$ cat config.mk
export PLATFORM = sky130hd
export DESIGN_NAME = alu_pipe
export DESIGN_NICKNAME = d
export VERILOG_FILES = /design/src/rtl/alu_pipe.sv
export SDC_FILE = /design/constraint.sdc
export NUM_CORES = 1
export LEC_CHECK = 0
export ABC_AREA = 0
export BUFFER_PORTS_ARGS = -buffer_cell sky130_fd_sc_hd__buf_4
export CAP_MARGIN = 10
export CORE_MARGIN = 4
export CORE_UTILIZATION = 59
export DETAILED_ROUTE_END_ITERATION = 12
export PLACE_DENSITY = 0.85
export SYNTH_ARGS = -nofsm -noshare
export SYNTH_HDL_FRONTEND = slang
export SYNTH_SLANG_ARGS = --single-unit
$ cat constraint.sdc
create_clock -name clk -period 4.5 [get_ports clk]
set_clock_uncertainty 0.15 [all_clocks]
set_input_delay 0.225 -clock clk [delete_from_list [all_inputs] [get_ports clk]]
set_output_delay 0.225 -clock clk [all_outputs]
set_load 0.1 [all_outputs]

※

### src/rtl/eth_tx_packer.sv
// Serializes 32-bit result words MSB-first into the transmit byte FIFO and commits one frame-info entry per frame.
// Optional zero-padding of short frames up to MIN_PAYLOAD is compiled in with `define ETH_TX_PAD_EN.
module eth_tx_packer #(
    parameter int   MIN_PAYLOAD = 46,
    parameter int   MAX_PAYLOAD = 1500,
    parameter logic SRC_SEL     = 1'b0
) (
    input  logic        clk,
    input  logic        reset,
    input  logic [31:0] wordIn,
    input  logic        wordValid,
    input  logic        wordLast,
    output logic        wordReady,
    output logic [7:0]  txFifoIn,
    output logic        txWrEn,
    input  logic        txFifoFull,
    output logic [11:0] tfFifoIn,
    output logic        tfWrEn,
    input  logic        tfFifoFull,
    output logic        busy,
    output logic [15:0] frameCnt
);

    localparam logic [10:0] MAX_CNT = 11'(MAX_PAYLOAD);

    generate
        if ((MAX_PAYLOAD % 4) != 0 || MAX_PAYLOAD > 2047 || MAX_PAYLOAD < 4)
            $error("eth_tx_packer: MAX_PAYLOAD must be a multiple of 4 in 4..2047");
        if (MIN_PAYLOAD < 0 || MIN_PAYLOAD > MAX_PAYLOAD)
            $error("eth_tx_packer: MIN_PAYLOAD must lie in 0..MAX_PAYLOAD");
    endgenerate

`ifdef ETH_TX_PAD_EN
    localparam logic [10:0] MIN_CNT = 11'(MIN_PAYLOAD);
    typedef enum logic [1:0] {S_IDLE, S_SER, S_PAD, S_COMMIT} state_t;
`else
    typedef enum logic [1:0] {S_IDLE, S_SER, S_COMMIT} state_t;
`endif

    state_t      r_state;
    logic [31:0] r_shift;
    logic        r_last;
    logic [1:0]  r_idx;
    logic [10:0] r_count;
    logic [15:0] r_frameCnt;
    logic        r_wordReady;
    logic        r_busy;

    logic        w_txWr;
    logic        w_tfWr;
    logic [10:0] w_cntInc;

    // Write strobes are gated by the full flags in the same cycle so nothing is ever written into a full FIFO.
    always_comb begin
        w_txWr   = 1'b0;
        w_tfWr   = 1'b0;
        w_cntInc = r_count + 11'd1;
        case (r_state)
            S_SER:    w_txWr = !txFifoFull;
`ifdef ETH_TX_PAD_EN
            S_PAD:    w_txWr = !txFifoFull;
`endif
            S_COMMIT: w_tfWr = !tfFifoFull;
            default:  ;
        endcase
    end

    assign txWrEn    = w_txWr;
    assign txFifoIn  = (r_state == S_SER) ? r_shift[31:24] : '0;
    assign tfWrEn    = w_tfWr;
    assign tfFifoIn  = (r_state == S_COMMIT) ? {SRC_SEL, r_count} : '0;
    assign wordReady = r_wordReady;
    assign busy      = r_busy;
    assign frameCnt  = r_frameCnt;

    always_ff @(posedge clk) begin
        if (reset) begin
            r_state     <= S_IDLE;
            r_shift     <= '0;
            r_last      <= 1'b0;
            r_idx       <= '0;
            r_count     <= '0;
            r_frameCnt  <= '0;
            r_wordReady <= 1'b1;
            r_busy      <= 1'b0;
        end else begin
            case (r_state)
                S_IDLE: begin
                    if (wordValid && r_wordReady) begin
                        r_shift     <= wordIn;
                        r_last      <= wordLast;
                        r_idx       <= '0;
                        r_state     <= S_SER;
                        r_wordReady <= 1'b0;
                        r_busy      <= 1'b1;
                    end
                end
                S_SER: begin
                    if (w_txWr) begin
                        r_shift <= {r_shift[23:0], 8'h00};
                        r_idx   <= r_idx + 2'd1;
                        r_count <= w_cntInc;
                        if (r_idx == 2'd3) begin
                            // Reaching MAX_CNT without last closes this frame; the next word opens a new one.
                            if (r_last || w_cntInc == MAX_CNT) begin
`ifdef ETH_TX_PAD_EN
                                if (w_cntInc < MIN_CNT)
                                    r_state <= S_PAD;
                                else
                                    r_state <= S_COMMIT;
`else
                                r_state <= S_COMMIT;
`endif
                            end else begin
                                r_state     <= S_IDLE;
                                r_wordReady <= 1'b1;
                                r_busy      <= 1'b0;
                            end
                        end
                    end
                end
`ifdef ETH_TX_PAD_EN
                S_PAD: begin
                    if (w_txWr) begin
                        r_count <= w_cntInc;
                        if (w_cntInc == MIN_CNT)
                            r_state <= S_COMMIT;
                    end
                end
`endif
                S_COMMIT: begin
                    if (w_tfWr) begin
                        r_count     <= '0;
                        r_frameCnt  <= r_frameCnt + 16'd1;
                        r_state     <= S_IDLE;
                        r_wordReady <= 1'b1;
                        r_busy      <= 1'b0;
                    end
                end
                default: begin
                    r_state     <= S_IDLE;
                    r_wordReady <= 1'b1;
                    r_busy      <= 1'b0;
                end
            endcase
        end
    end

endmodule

※

-- ACTION ITEM --
Would you print exactly, and only, the lines of the data above from the line with "export DETAILED_ROUTE_END_ITERATION = 12" through the line with "set_load 0.1 [all_outputs]", inclusive?

-- SOLUTION TO THE PROBLEM --
export DETAILED_ROUTE_END_ITERATION = 12
export PLACE_DENSITY = 0.85
export SYNTH_ARGS = -nofsm -noshare
export SYNTH_HDL_FRONTEND = slang
export SYNTH_SLANG_ARGS = --single-unit
$ cat constraint.sdc
create_clock -name clk -period 4.5 [get_ports clk]
set_clock_uncertainty 0.15 [all_clocks]
set_input_delay 0.225 -clock clk [delete_from_list [all_inputs] [get_ports clk]]
set_output_delay 0.225 -clock clk [all_outputs]
set_load 0.1 [all_outputs]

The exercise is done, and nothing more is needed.